I had a sudden urge to bury my face in it and just breathe him in again.

Do it. What harm could it do?

I told my inner voice to shut it and with Herculean effort, I controlled myself and slipped the jacket off my shoulders.

It was the one with the fingerprint on the back, so many memories tried to slip through the cracks in my mental walls. I flung the thing away like it was on fire. Something fell out of it onto the floor. I stared disbelievingly at my old bandana. I bent down to pick it up. It was wrapped around my book, dog eared and obviously well-read. Did he carry this around all the time? I couldn't deal with the fact that he read my book right now. I was too emotionally battered from seeing him tonight.

Oh, Can, what are you doing to me?

I slept wrapped in his jacket and drowning in his scent.

********

The next morning I walked into the quaint little bookstore where I was scheduled to do an author reading of my book. I was met at the door by the owner who had arranged the event.

"Oh, I almost forgot," she paused in her tour of the bookstore, "a man stopped by and asked me to give you this."

Mystified I took the small package from her and opened it. Inside was a beautiful pen with a note.

Yazmayi Bırakma,

Hayallerini de...

C.D.

*********

He's here.

I didn't see him but I felt his presence as soon as he walked in. I was right in the middle of reading a chapter of my book. I stumbled over the words and looked around over the small crowd but I didn't see him. How a man his size could go undetected was a mystery. As I nervously finished up the paragraph I was reading, the owner stood up and announced that a member of the audience had volunteered to read a favorite passage from the book. And then there he was standing up in the back of the room, his hair tousled, his eyes looking at me with a well of longing I could drown in. His deep voice sent shivers down my spine:

Can love include a war?

It turns out that yes it can.

My biggest war is with myself.

Trying to stay away from her and not being able to do so.

Praying she won't look at me with her lovely eyes but feeling hurt when she doesn't.

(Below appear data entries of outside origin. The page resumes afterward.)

==> design/flow/design.v <==
`timescale 1ns / 1ps
module Hazard_detection(
    memread,
    instr_i,
    rt_id_ex,
    branch,
    new,
    flush_if_id,
    flush_id_ex,
    flush_ex_mem
);
input       memread,branch;
input [15:0] instr_i;
input [4:0] rt_id_ex;
output      new, flush_if_id, flush_id_ex, flush_ex_mem;
reg       new, flush_if_id, flush_id_ex, flush_ex_mem;
always@(*) begin
    case(branch)
        1'b1: 
            begin
              {new,flush_if_id,flush_id_ex,flush_ex_mem} <='b1_1_1_1;
            end
        1'b0: 
            begin
                  if(memread == 1'b1 && (instr_i[9:5] == rt_id_ex || (instr_i[4:0] == rt_id_ex && instr_i[15:10] != 6'b001000)))
                        {new,flush_if_id,flush_id_ex,flush_ex_mem} <='b0_0_1_0;
                  else
                   {new,flush_if_id,flush_id_ex,flush_ex_mem} <='b1_0_0_0;
             end
    endcase
end
endmodule
==> design/flow/run.sh <==
#!/bin/bash
# OpenROAD 26Q1-2900-gdf79404cd8, Yosys 0.63+post, stock flow scripts
make -C /OpenROAD-flow-scripts/flow DESIGN_CONFIG=/design/flow/config.mk WORK_HOME=/design/flow/orfs finish
==> design/flow/config.mk <==
export PLATFORM = sky130hd
export DESIGN_NAME = Hazard_detection
export DESIGN_NICKNAME = Hazard_detection
export VERILOG_FILES = /design/flow/design.v
export SDC_FILE = /design/flow/constraint.sdc
export NUM_CORES = 4
export LEC_CHECK = 1
export CORE_AREA = 10 10 70 70
export DIE_AREA = 0 0 80 80
==> design/flow/constraint.sdc <==
current_design Hazard_detection

set clk_period 2.0
set clk_io_pct 0.2

create_clock -name clk0 -period $clk_period

set non_clock_inputs [all_inputs -no_clocks]
set_input_delay [expr $clk_period * $clk_io_pct] -clock clk0 $non_clock_inputs
set_output_delay [expr $clk_period * $clk_io_pct] -clock clk0 [all_outputs]
==> Changelog: implementation <==
### Physical design

- Result of the run: finished with violations
- Violations in the final reports: negative setup slack
- Num rows: 21
- Switching Fraction: 35.4%
- Proportion of synthesized area in mux cells: 0%
- Area taken by flip-flops and latches: 0 um^2
- Final routed DRC violation total: 0
- Measured slew at the worst slew-check pin: 0.258 ns
- Xor+xnor area frac: approximately half
- Type of origin of the critical path: input pin
- Routability congestion estimate from global placement: 0.676
- Final Cycle Share: 102%
- All-Layer GR Usage: 2.54%
- Worst-case vdd ir drop: 0.0431 mV
- Top Metal Used: met3
- First-iteration detailed-routing DRC count: 3
- Vias per inst: 2.66
- Number of warnings in the stage logs: 34
- Cell leakage power: 0.000201 uW
- Chip area in the Yosys report: between 150 and 200 um^2
- Critical path type: in -> out
- Maximum clock frequency: around 490 MHz
- Part of the power in combinational logic: 100.0%
- Time the final worst path needs with I/O delays and setup: 2.03 ns
- Global-route wire length before repair: ~1.3 mm
- Biggest combinational cell group after synthesis: XOR/XNOR gates
- Number of max-slew violations in the final report: 0
- Switching power: 28.7 uW
- Compound-gate portion of the synthesized area: 13.6%
- Simple Share, Synth: 23.6%
- Setup repair after global routing missed its margin: true
- Area growth, synth to finish: 183%
- Number of cells produced by synthesis: 23
- Pin count of the biggest net entering global routing: 4
- Seq/Total Area, Yosys: 0%
- Ant. Diodes: 0
- Count of warnings emitted by yosys: 1
- Total of buffers placed on input and output ports: 27
- Final setup margin: -0.0331 ns
- Clock power frac: 0%
- Metal2 WL: 295 um
- Number of primary I/O pins: 27
- Metal3 WL: approximately 130 um
- Total grt overflow: 0
- Worst rel slew slack: 82.7%
- Non-filler cells, final: 98
- Core Area: 0.00342 mm^2
- Post-synthesis cell type count: 12
- Most frequent cell after synthesis: xnor2_1
- Overall routed net length: roughly 900 um
- Hold/Removal Path Class: in -> out
- Fraction of layout instances using a drive strength above 1: between 30% and 40%
- CTS hold repair buffers: 0
- Drt pass-1 iters: 2
- Placed cell count: ~97
- Count of maximum capacitance violations: 0
- Hold WS: 1.41 ns
- Total count of hold-check failures in the final report: 0
- Area fraction of the dominant cell type after synthesis: 30.0%
- Chip Height: 80 um
- Worst setup EP type: output pin
- Horiz. Die Dim: 80 um
- Starting utilization of the core area: 5.13%
- Via count: 261
- Sequential fraction of design power: 0%
- Arrival @ worst endpoint: between 1.5 and 2 ns
- Share of synthesized cell area in full adder, half adder and majority cells: 0%
- Wire length per cell after detailed routing: 8.98 um
- Flip-flops: 0
- Number of antenna violations at the first check in global routing: 0
- Cell taking the most area after synthesis: xnor2_1
- Remaining antenna violation count: 0
- Post-synthesis instance area: 175 um^2
- Number of global-route vias before repair: 303
- Clkbuf count: 0
- Yosys cell count: 23
- Die area: roughly 0.0064 mm^2
- Total routed wire length on the met1 layer: 452 um
- P_int: 52.4 uW
- Synth cell count leaders: xnor2_1 (6), xor2_1 (4), buf_4 (2), inv_1 (2), nand3_1 (2)
- Most area-consuming cells after synthesis: xnor2_1 (30%), xor2_1 (20%), buf_4 (8.6%), nand3_1 (5.7%), nor3_2 (5.7%)
- Setup violations, final: 1
- Syn avg cell area: between 7 and 8 um^2
- Required time at the worst-slack endpoint: between 1.5 and 2 ns
- Power per cell area: about 160 mW/mm^2
- Highest net fanout along the worst path: 2
- Placed wire-length estimate: between 800 and 900 um
[critical path, cell delays in order]
cell and delay, ns:
buf_6 0.09, or4b_4 0.53, nor3_4 0.13, nor4_2 0.07, buf_4 0.13, o211ai_1 0.15
buf_2 0.12
[worst paths after layout]
kind | endpoint | startpoint | cells after the start | slack, ns
setup / recovery | new | instr_i[14] | 7 | -0.03
hold / removal | flush_id_ex | rt_id_ex[2] | 6 | 1.41
[metrics by stage]
step                      cell area [um^2]  utilization [%]  TNS (ns)  setup slack [ns]  total power (uW)
after detailed placement               510             14.9     -1.19            -0.628              89.3
after global placement                 510             14.9     -1.17            -0.627              88.7
after global routing                   495             14.5   -0.0911           -0.0911              88.6
after CTS                              505             14.8   -0.0988           -0.0988              83.2
final                                  495             14.5   -0.0331           -0.0331              81.1
after floorplan                        175                -         0             0.348              25.1
[cell usage in the layout (no fill, tap or decap), drive strengths merged, types with 2 or more instances in the layout]
master | netlist | routed
clkdlybuf4s50 | 0 | 9
xnor2 | 6 | 6
buf | 2 | 10
xor2 | 4 | 4
nand3 | 2 | 2
dlygate4sd2 | 0 | 6
nor3 | 2 | 2
clkbuf | 0 | 3
clkdlybuf4s15 | 0 | 3
inv | 2 | 2
[final cells by class]
type                            instances  area [um^2]
Fill cell                             400         2920
Inverter                                2         7.51
Multi-Input combinational cell         19          176
Tap cell                               46         57.6
Timing Repair Buffer                   31          254
[what timing repair did]
| action | 4_1_cts | 5_1_grt |
|---|---|---|
| pin swaps | 11 | 7 |
| setup endpoints to repair | 2 | 2 |
| resized | 37 | 7 |
| setup buffers | 1 | 0 |
[cells by family (layout without fill, tap and decap cells)]
group,count (synthesis),count (layout)
XOR/XNOR,10,10
buffers and inverters,4,33
AND-OR/OR-AND,3,3
AND/OR/NAND/NOR,6,6
[layer usage]
layer | track usage [%] | vias up
li1 | - | 138
met1 | 4.02 | 103
met2 | 3.13 | 20
met3 | 1.14 | 0
met4 | 0 | 0
met5 | 0 | -
[power groups by stage]
stage | combinational, uW | sequential, uW | clock, uW
after CTS | 83.2 | 0 | 0
after global routing | 88.6 | 0 | 0
final | 81.1 | 0 | 0
Power and IR drop assume default switching activity.
### /design/flow/design.v
`timescale 1ns / 1ps
module Forwarding(
     regwrite_mem,
     regwrite_wb,
     rs_ex,
     rt_ex,
     rd_mem,
     rd_wb,
    forwardA, forwardB
    );
    input regwrite_mem,regwrite_wb;
    input [4:0]rs_ex,rt_ex,rd_mem,rd_wb;
    output [1:0]forwardA,forwardB;
    reg [1:0]forwardA,forwardB;
    always@(*) begin
        if(regwrite_mem == 'b1 && rs_ex == rd_mem && rd_mem != 'b0)
            forwardA <= 2'b01;
        else if(regwrite_wb == 1'b1 && rs_ex == rd_wb && rd_wb != 'b0)
            forwardA <= 2'b10;
        else
            forwardA <= 2'b00;
        if(regwrite_mem == 1'b1 && rt_ex == rd_mem && rd_mem != 'b0)
            forwardB <= 2'b01;
        else if(regwrite_wb == 1'b1 && rt_ex == rd_wb && rd_wb != 'b0)
            forwardB <= 2'b10;
        else
            forwardB <= 2'b00;
end
endmodule
### /design/flow/config.mk
export PLATFORM = sky130hd
export DESIGN_NAME = Forwarding
export DESIGN_NICKNAME = Forwarding
export VERILOG_FILES = /design/flow/design.v
export SDC_FILE = /design/flow/constraint.sdc
export NUM_CORES = 4
export LEC_CHECK = 1
export CORE_AREA = 10 10 70 70
export DIE_AREA = 0 0 80 80
### /design/flow/run.sh
#!/bin/bash
# OpenROAD 26Q1-2900-gdf79404cd8, Yosys 0.63+post, stock flow scripts
make -C /OpenROAD-flow-scripts/flow DESIGN_CONFIG=/design/flow/config.mk WORK_HOME=/design/flow/orfs finish
### /design/flow/constraint.sdc
current_design Forwarding

set clk_period 2.4
set clk_io_pct 0.2

create_clock -name clk0 -period $clk_period

set non_clock_inputs [all_inputs -no_clocks]
set_input_delay [expr $clk_period * $clk_io_pct] -clock clk0 $non_clock_inputs
set_output_delay [expr $clk_period * $clk_io_pct] -clock clk0 [all_outputs]
==> Changelog: implementation <==
### Changed

* RSZ-0062 raised after global routing: false
* Pint at 57.9 uW
* Logic gate share of total power at 1.000
* Synth warn at 1
* Sequential Power Share at 0
* Critical Path Fanout Max at 2
* Initial drt markers at 5
* Mean post-synth cell area at roughly 7.5 sq um
* Yosys stat cell total at 34
* CP Class: input port to output pin
* Fraction of layout cells with a size suffix above 1 at 0.286
* PwrDens at 145 mW/mm^2
* Final min period at approximately 2.3 ns
* Fin util at 0.195
* Outcome: finished, final reports clean
* Hold Startpoint: regwrite_wb
* Num rows at 21
* Final hold vios at 0
* Leakage at 0.000259 uW
* Placer Congestion at between 0.8 and 0.9
* IO Port Bufs at 26
* HP Class: input port to output pin
* # hold bufs at CTS at 0
* Clk pwr share at 0
* Layout Cells excl Fill at 116
* Yosys stat area at between 200 and 300 sq um
* Number of global-route vias before repair at 461
* Post-DP Area at 634 sq um
* Distinct cells, synth at 8
* CP Data Required Time at 1.92 ns
* Cell total after placement at about 110
* Post-Synthesis Cells at 34
* Initial antenna violation count at 0
* Drt drc at 0
* Largest net degree at the start of global routing at 4
* Ports at 26
* Diode count at 0
* Total number of vias at 371
* Number of routed nets with antenna violations at 0
* Tot Pwr at 96.7 uW
* Die Size at ~0.0064 sq mm
* Fmax at 427 MHz
* Vias per std cell at between 3 and 4
* Slew Viols, Final at 0
* Setup violators final at 0
* Design Area, Final at 666 sq um
* Top cells by count, synth: xnor2_1, xor2_1, nand3_1, nor3_1
* Aggregate global-route resource usage at 0.0404
* Height of the die at 80 um
* Die width at 80 um
* Final Cycle Share at 0.976
* Endpoint type of the worst setup path: output pin
* Area grow syn2layout at 160%
* First-pass GRT wire length at 2150 um
* Core Density at Floorplan at 0.0751
* Synth Seq Share at 0
* Worst-margin pin slew at 0.249 ns
* P_sw at around 39 uW
* Slew HR at 0.832
* Tool Warnings at 32
* Core area at 0.00342 sq mm
* VDD IR max at 23.2 uV
* Cell type with the largest total area after synthesis: xnor2_1
* MaxCap Viol Count at 0
* CP Data Arrival Time at around 1.9 ns
* Sequential Area at 0 sq um
* Netlist area before placement at 256 sq um
* Hpwl dp at ~1100 um
* Congestion Overflow GR at 0
* Flop count at 0
* Setup TNS at 0 ns
* Hold path depth at 4
* CP startpoint kind: input port
* Cell area leaders: xnor2_1, xor2_1, nand3_1, nor3_1, or4_1
* DR WL/cell at 10.9 um
* Clk_buf instances at 0
* Top cell area share at 0.341
* Sw frac at 0.402
* 1st-pass router iterations at 4
* Hold Path End: forwardB[1]
* Final wirelength at 1260 um
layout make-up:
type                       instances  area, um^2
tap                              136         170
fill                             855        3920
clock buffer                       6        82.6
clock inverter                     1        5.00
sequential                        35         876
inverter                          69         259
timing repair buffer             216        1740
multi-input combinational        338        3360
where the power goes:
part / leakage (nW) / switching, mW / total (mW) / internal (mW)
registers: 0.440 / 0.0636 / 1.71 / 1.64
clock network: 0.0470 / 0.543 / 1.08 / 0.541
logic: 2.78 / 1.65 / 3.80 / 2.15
--- config.mk ---
export PLATFORM = sky130hd
export DESIGN_NAME = RegFile
export DESIGN_NICKNAME = RegFile
export VERILOG_FILES = /design/flow/design.v
export SDC_FILE = /design/flow/constraint.sdc
export NUM_CORES = 4
export LEC_CHECK = 1
export CORE_UTILIZATION = 50
--- constraint.sdc ---
current_design RegFile

set clk_period 15.2
set clk_io_pct 0.2

create_clock -name clk0 -period $clk_period [get_ports {clock}]

set non_clock_inputs [all_inputs -no_clocks]
set_input_delay [expr $clk_period * $clk_io_pct] -clock clk0 $non_clock_inputs
set_output_delay [expr $clk_period * $clk_io_pct] -clock clk0 [all_outputs]
--- design.v ---
module RegFile (clock, reset, raA, raB, wa, wen, wd, rdA, rdB);
	input reset;
	input clock;
	input        wen;
	input [4:0]  wa;
	input [31:0] wd;
	input [4:0]   raA;
	input [4:0]   raB;
	output [31:0] rdA;
	output [31:0] rdB;
	reg [31:0] regfile[0:31];  
	integer i;
always @(negedge clock)
	begin
	if (~(reset)) 
		begin
		for ( i=0;  i<31; i=i+1)begin
			regfile[i]<=0;
		end
	end
	else 
	begin
		if (wen)
		regfile[wa]<=wd;
		end
	end
	assign rdA=regfile[raA];
	assign rdB=regfile[raB];
endmodule
--- run.sh ---
#!/bin/bash
# OpenROAD 26Q1-2900-gdf79404cd8, Yosys 0.63+post, stock flow scripts
make -C /OpenROAD-flow-scripts/flow DESIGN_CONFIG=/design/flow/config.mk WORK_HOME=/design/flow/orfs finish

My war is with myself and my heart.

I love a woman, there's no one like her. No one has her voice.

Her courage

Her honesty

Her hands

Her eyes

If I don't love her, I have no one.

Her scent will stay with me forever.

The room held its breath throughout his modified recital of my words. He wasn't holding a book. He had recited the whole thing from memory. I was unable to move, pinned to my seat by the storm of emotion in his eyes. He took one last long look at me and left.

I sat stunned.

"This is Albatross, no?" Said the bookstore owner smiling.

I think I nodded yes but before my brain registered the command, I rose from my seat and ran.